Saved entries
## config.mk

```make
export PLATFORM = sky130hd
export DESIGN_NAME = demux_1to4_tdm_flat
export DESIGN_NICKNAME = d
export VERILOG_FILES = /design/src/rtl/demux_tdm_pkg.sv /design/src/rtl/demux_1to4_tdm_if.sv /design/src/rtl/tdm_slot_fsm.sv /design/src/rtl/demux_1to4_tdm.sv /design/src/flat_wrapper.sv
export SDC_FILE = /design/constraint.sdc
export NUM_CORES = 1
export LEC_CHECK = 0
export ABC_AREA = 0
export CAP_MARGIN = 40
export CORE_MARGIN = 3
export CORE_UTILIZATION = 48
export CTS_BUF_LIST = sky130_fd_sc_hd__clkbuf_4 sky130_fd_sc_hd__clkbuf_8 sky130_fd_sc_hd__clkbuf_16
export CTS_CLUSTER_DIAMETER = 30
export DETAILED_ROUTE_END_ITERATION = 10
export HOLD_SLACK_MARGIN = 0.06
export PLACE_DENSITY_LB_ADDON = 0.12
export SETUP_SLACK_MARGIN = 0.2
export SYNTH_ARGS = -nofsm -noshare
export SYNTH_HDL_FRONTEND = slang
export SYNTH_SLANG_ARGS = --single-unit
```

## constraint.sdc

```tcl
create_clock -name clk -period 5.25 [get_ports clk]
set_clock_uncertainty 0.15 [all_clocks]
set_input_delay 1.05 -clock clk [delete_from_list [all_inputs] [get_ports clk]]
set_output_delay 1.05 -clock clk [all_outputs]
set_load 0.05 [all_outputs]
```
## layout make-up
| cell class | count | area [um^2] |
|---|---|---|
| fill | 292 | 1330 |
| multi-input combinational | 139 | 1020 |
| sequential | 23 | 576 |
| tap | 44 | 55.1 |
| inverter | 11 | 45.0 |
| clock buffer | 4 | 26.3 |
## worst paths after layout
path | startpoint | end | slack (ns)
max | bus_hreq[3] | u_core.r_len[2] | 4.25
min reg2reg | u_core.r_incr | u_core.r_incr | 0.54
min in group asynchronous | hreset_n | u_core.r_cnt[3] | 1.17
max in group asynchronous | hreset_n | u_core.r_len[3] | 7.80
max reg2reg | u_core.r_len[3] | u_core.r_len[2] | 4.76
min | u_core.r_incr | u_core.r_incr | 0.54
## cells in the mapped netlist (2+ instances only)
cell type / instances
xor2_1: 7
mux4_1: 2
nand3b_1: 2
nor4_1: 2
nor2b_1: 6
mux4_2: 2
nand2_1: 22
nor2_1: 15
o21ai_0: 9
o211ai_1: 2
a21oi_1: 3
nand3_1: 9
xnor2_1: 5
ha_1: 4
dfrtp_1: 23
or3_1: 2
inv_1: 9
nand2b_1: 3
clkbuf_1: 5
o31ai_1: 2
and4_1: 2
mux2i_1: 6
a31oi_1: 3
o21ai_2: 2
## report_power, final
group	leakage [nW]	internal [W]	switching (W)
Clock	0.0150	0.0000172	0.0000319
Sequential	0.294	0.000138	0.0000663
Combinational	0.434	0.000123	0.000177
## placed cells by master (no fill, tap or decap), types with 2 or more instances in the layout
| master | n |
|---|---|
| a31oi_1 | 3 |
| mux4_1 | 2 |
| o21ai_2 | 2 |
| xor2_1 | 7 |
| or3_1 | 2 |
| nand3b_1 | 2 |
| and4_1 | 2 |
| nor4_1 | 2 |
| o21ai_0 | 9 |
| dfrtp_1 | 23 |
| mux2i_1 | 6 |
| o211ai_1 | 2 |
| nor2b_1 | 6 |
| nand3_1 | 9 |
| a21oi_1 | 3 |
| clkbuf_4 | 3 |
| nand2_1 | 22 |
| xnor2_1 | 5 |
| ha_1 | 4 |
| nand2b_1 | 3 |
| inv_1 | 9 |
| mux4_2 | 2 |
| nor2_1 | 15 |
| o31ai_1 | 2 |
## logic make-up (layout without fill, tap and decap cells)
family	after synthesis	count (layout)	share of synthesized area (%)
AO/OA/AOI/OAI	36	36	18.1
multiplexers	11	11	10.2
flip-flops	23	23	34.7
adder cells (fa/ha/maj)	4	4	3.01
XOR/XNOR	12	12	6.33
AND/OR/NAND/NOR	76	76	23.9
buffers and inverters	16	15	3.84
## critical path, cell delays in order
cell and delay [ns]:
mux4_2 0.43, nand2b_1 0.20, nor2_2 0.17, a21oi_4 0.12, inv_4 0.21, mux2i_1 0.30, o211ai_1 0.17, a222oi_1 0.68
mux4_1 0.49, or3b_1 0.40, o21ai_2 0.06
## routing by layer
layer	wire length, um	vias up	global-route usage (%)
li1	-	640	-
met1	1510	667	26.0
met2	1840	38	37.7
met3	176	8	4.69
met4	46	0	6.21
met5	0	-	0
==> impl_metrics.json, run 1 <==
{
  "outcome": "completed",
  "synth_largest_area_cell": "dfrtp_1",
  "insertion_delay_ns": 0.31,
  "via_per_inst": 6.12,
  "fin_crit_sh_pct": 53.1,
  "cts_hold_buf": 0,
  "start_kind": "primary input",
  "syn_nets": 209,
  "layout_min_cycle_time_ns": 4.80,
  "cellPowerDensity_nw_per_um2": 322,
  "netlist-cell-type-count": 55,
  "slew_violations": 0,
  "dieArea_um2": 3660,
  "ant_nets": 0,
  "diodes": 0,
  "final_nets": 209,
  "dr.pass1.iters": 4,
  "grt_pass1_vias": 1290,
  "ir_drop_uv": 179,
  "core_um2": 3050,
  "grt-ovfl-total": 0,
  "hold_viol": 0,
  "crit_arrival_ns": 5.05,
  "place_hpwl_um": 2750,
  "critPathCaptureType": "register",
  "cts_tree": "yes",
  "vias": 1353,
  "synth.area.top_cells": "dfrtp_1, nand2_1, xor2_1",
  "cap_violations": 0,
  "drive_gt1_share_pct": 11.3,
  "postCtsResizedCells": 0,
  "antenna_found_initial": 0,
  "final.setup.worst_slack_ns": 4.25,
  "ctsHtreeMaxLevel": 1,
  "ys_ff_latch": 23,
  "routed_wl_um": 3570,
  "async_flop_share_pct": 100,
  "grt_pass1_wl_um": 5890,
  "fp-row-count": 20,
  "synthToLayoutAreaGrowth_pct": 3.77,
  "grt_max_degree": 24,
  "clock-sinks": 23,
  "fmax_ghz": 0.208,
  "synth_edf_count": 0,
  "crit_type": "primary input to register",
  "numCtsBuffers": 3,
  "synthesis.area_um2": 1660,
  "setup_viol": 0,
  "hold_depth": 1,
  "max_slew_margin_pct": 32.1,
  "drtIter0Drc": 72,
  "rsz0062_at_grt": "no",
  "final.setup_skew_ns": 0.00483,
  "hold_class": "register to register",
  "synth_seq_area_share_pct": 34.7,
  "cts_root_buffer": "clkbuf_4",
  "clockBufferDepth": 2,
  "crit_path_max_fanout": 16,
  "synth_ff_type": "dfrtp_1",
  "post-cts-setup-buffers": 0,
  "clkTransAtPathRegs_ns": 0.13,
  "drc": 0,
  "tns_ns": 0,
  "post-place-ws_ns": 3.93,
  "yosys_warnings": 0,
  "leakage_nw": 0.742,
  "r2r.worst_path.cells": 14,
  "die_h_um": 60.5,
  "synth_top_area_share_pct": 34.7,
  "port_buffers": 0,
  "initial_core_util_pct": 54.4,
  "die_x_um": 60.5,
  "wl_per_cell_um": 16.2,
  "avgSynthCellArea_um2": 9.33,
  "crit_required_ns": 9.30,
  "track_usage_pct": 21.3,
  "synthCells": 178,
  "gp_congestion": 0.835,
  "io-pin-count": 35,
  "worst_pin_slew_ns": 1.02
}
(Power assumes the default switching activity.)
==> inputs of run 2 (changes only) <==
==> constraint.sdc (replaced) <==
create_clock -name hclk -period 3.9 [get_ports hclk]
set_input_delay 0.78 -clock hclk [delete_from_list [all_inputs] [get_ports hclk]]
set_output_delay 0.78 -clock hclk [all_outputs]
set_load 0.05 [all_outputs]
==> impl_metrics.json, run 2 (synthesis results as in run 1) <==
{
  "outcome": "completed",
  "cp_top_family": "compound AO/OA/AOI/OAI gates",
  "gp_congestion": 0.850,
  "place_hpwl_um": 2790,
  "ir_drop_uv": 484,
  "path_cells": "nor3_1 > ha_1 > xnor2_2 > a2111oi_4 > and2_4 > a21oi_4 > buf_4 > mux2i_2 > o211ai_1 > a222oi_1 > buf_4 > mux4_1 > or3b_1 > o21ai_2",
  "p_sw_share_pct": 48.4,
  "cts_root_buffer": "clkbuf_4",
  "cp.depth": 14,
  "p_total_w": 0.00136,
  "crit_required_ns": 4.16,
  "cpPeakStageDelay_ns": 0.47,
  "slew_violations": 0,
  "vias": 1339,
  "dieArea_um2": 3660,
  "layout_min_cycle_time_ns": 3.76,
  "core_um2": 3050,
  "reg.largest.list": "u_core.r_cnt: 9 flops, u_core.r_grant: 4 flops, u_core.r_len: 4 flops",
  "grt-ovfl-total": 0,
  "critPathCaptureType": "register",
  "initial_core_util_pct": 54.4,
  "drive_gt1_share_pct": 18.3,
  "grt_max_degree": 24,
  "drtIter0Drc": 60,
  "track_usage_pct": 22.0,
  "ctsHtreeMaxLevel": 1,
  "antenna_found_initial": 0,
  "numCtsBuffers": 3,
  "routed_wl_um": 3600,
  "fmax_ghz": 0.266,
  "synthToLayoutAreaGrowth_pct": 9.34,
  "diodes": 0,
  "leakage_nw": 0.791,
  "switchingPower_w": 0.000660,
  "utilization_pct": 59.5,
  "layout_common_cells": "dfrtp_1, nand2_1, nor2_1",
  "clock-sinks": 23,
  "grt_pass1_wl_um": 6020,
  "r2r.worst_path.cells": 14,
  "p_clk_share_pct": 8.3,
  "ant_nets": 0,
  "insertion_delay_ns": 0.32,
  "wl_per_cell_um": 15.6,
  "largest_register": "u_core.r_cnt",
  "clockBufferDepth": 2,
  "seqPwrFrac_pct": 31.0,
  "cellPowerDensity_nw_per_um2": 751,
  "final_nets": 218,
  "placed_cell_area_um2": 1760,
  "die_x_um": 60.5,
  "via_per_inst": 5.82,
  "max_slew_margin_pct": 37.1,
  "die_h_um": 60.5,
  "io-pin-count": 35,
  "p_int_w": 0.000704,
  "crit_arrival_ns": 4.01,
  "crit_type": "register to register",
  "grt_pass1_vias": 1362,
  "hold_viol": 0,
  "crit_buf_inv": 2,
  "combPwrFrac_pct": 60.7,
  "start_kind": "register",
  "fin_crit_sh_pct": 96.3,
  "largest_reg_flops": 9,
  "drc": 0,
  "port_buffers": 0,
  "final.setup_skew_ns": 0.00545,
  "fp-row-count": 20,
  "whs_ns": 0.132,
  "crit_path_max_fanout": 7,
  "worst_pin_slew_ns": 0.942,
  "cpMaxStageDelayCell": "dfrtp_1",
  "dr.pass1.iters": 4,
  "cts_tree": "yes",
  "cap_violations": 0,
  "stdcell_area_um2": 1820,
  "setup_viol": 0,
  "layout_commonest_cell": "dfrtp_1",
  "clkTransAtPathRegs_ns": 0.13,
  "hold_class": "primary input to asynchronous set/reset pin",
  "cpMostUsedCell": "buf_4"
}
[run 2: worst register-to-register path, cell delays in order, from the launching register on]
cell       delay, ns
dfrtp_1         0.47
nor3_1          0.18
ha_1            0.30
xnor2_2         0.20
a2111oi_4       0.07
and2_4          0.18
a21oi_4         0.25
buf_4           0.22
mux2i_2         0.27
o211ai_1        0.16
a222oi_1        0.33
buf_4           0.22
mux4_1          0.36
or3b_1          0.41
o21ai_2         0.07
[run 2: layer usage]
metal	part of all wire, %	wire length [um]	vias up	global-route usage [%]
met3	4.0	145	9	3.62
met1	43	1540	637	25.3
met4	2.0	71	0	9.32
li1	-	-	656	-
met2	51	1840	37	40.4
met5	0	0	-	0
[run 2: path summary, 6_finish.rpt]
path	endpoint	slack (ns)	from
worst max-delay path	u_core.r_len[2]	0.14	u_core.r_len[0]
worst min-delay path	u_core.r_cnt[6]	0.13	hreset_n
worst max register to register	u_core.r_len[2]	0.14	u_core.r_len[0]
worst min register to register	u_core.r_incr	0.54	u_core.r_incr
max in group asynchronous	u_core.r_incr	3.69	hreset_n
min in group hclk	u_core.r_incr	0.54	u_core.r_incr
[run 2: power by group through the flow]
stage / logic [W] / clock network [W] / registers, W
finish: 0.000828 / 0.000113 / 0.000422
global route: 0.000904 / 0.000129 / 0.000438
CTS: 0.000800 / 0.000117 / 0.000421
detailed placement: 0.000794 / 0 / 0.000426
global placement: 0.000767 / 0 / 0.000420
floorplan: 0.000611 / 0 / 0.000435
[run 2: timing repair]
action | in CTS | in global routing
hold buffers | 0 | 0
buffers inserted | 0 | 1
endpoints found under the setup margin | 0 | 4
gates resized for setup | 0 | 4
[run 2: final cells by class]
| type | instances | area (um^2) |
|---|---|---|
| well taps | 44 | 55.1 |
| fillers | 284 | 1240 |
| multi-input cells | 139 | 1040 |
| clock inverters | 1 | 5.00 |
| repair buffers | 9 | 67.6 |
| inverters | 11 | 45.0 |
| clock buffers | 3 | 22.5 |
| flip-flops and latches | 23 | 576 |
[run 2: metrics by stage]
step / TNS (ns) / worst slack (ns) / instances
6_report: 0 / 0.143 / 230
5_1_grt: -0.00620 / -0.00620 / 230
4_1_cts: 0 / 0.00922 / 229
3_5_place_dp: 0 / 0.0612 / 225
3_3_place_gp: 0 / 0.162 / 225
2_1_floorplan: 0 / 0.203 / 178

*Assignment*
Produce only the lines from the line containing "tap | 44 | 55.1 |" through the line containing "min in group asynchronous", inclusive of both, exactly as they stand in the entries above.

*Answer space*
| tap | 44 | 55.1 |
| inverter | 11 | 45.0 |
| clock buffer | 4 | 26.3 |
## worst paths after layout
path | startpoint | end | slack (ns)
max | bus_hreq[3] | u_core.r_len[2] | 4.25
min reg2reg | u_core.r_incr | u_core.r_incr | 0.54
min in group asynchronous | hreset_n | u_core.r_cnt[3] | 1.17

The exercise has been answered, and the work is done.